[Start of Attachment]

$ cat src/rtl/mac_feeder.sv
`timescale 1ns/1ps
// mac_feeder
// Streams N_PAIRS pixel/weight operand pairs from two synchronous-read
// memories into an external 3-stage MAC (input regs, product reg,
// accumulator), drains the MAC pipeline and captures the dot product.
//
// Optional feature: define MAC_FEEDER_BIAS_EN to add a 16-bit unsigned bias
// input that is latched on start and added to the captured result.
//
// Ports
//   clk, aclr          clock, asynchronous active-high reset
//   start              one-cycle request, only honoured in IDLE
//   weight_base        first weight address, latched on accepted start
//   bias               (MAC_FEEDER_BIAS_EN only) result offset, latched on start
//   pix_addr/pix_rdata pixel memory address / read data (1-cycle latency)
//   w_addr/w_rdata     weight memory address / read data (1-cycle latency)
//   mac_dataa/datab    MAC operands (zero whenever not carrying real data)
//   mac_clken          MAC clock enable
//   mac_aclr           registered one-cycle MAC clear pulse
//   mac_result         MAC accumulator output
//   busy, done         operation in progress / one-cycle completion pulse
//   result             captured dot product, held until the next done
//
// state   | meaning
// --------+---------------------------------------------------------------
// IDLE    | waiting for start
// CLEAR   | mac_aclr high, index cleared, base latched
// PRIME   | first address issued, no operand valid yet
// STREAM  | N_PAIRS cycles of valid operands (addresses run one cycle ahead)
// FLUSH   | 2 cycles of zero operands draining product and accumulator
// CAPTURE | result <= mac_result (+ bias), done high
module mac_feeder #(
  parameter int N_PAIRS = 784,
  parameter int WADDR_W = 14
) (
  input  logic               clk,
  input  logic               aclr,
  input  logic               start,
  input  logic [WADDR_W-1:0] weight_base,
`ifdef MAC_FEEDER_BIAS_EN
  input  logic [15:0]        bias,
`endif
  output logic [9:0]         pix_addr,
  input  logic [7:0]         pix_rdata,
  output logic [WADDR_W-1:0] w_addr,
  input  logic [7:0]         w_rdata,
  output logic [7:0]         mac_dataa,
  output logic [7:0]         mac_datab,
  output logic               mac_clken,
  output logic               mac_aclr,
  input  logic [16:0]        mac_result,
  output logic               busy,
  output logic               done,
  output logic [17:0]        result
);

  localparam logic [2:0] S_IDLE    = 3'd0;
  localparam logic [2:0] S_CLEAR   = 3'd1;
  localparam logic [2:0] S_PRIME   = 3'd2;
  localparam logic [2:0] S_STREAM  = 3'd3;
  localparam logic [2:0] S_FLUSH   = 3'd4;
  localparam logic [2:0] S_CAPTURE = 3'd5;

  localparam logic [9:0] IDX_END  = 10'(N_PAIRS);
  localparam logic [9:0] LAST_CNT = 10'(N_PAIRS - 1);

  logic [2:0]         state;
  logic [9:0]         index;
  logic [9:0]         cnt;
  logic [WADDR_W-1:0] base_q;
  logic               valid;
  logic               issue;
`ifdef MAC_FEEDER_BIAS_EN
  logic [15:0]        bias_q;
`endif

  // Addresses go out in PRIME and the first N_PAIRS-1 STREAM cycles, so the
  // read data (and the valid flag) line up exactly with the STREAM cycles.
  assign issue = ((state == S_PRIME) || (state == S_STREAM)) && (index != IDX_END);

  always_ff @(posedge clk or posedge aclr) begin
    if (aclr) begin
      state    <= S_IDLE;
      index    <= '0;
      cnt      <= '0;
      base_q   <= '0;
      valid    <= 1'b0;
      mac_aclr <= 1'b0;
      result   <= '0;
`ifdef MAC_FEEDER_BIAS_EN
      bias_q   <= '0;
`endif
    end else begin
      mac_aclr <= 1'b0;
      valid    <= issue;
      if (issue) index <= index + 10'd1;
      case (state)
        S_IDLE: begin
          if (start) begin
            state    <= S_CLEAR;
            index    <= '0;
            base_q   <= weight_base;
            mac_aclr <= 1'b1;
`ifdef MAC_FEEDER_BIAS_EN
            bias_q   <= bias;
`endif
          end
        end
        S_CLEAR: state <= S_PRIME;
        S_PRIME: begin
          state <= S_STREAM;
          cnt   <= LAST_CNT;
        end
        S_STREAM: begin
          if (cnt == 10'd0) begin
            state <= S_FLUSH;
            cnt   <= 10'd1;
          end else begin
            cnt <= cnt - 10'd1;
          end
        end
        S_FLUSH: begin
          if (cnt == 10'd0) state <= S_CAPTURE;
          else              cnt   <= cnt - 10'd1;
        end
        S_CAPTURE: begin
          state <= S_IDLE;
`ifdef MAC_FEEDER_BIAS_EN
          result <= {1'b0, mac_result} + {2'b00, bias_q};
`else
          result <= {1'b0, mac_result};
`endif
        end
        default: state <= S_IDLE;
      endcase
    end
  end

  assign pix_addr  = index;
  assign w_addr    = base_q + WADDR_W'(index);
  assign mac_dataa = valid ? pix_rdata : 8'd0;
  assign mac_datab = valid ? w_rdata : 8'd0;
  assign mac_clken = valid || (state == S_FLUSH);
  assign busy      = (state != S_IDLE);
  assign done      = (state == S_CAPTURE);

endmodule
$ cat config.mk
export PLATFORM = sky130hd
export DESIGN_NAME = mac_feeder
export DESIGN_NICKNAME = d
export VERILOG_FILES = /design/src/rtl/mac_feeder.sv
export SDC_FILE = /design/constraint.sdc
export NUM_CORES = 1
export LEC_CHECK = 0
export ABC_AREA = 1
export CORE_MARGIN = 2
export CORE_UTILIZATION = 46
export DETAILED_ROUTE_END_ITERATION = 10
export PLACE_DENSITY = 0.81
export SLEW_MARGIN = 30
export SYNTH_ARGS = -nofsm -noshare
export SYNTH_HDL_FRONTEND = slang
export SYNTH_SLANG_ARGS = --single-unit
$ cat constraint.sdc
create_clock -name clk -period 2.75 [get_ports clk]
set_clock_uncertainty 0.1 [all_clocks]
set_input_delay 0.55 -clock clk [delete_from_list [all_inputs] [get_ports clk]]
set_output_delay 0.55 -clock clk [all_outputs]
set_load 0.1 [all_outputs]
* Word level (Yosys, flattened, before mapping) *
Cells that the tools add are included.

cells by class
  add/sub/neg operators = 3
  muxes and demuxes = 14
  reductions and logical operators = 10
  eq/ne operators = 10

operators with widths
  kind                                                 count
  two-way mux 10 bit                                   5
  one-hot mux 10 bit (3 select lines)                  1
  two-way mux 8 bit                                    2
  one-hot mux 3 bit (5 select lines)                   1
  adder 14 x 10 -> 14 bit                              1
  adder 10 x 1 -> 10 bit, second input constant        1
  zero test 10 bit                                     1
  != test 10 bit, second input constant                1
  subtractor 10 x 1 -> 10 bit, second input constant   1
  two-way mux 3 bit                                    3
  equality test 3 x 2 -> 1 bit, second input constant  2
  equality test 3 bit, second input constant           2
  != test 2 bit, second input constant                 3
  nonzero test 3 bit                                   2
  AND reduction 2 bit                                  2
  equality test 3 x 1 -> 1 bit, second input constant  1
  zero test 3 bit                                      1
  AND reduction 3 bit                                  1
  logical OR 1 bit                                     2
  two-way mux 1 bit                                    2
  != test 2 x 1 -> 1 bit, second input constant        1
  logical AND 1 bit                                    1

word-level totals
  logic and storage cells = 44
  output and inout bits = 62
  flip-flop bits (word level) = 56

* Longest topological paths before layout *
  depth after elaboration = 6
  gate-level depth with buffers = 11
  depth with buffers taken out = 11

* Least setup slack after synthesis *
OpenSTA, ideal clock, no wires.

  path type = reg-to-output
  start point = register index[0], in the netlist pix_addr[0]
  end point = output w_addr[8]
  arrival = 3424 ps
  path buffers = 0
  setup slack = -1324 ps
  cell stages (with the launch flop) = 8
  cells stage by stage = dfrtp_1 -> ha_1 -> fa_1 -> nand3_1 -> nand3_1 -> nand3_1 -> o21ai_0 -> xor2_1

between the ends
  longest elaborated chain between the ends = 1

RTL lines
  item                     RTL line  source
  from (decl)              68        logic [9:0] index;
  from (signal assigned)   96        if (issue) index <= index + 10'd1;
  adder 14 x 10 -> 14 bit  140       assign w_addr = base_q + WADDR_W'(index);
  to (decl)                45        output logic [WADDR_W-1:0] w_addr,

No other way between the ends.

* Final worst setup path *
  start point = register base_q[0]
  end point = output w_addr[10]

between the ends
  longest elaborated chain between the ends = 1

RTL lines
  item                     RTL line  source
  from (decl)              70        logic [WADDR_W-1:0] base_q;
  from (signal assigned)   102       base_q <= weight_base;
  adder 14 x 10 -> 14 bit  140

No other way between the ends.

[End of Attachment]

** EXERCISE **
Every line in the data above that includes the word "after" should be copied.

** ANSWER SPACE **
  depth after elaboration = 6
* Least setup slack after synthesis *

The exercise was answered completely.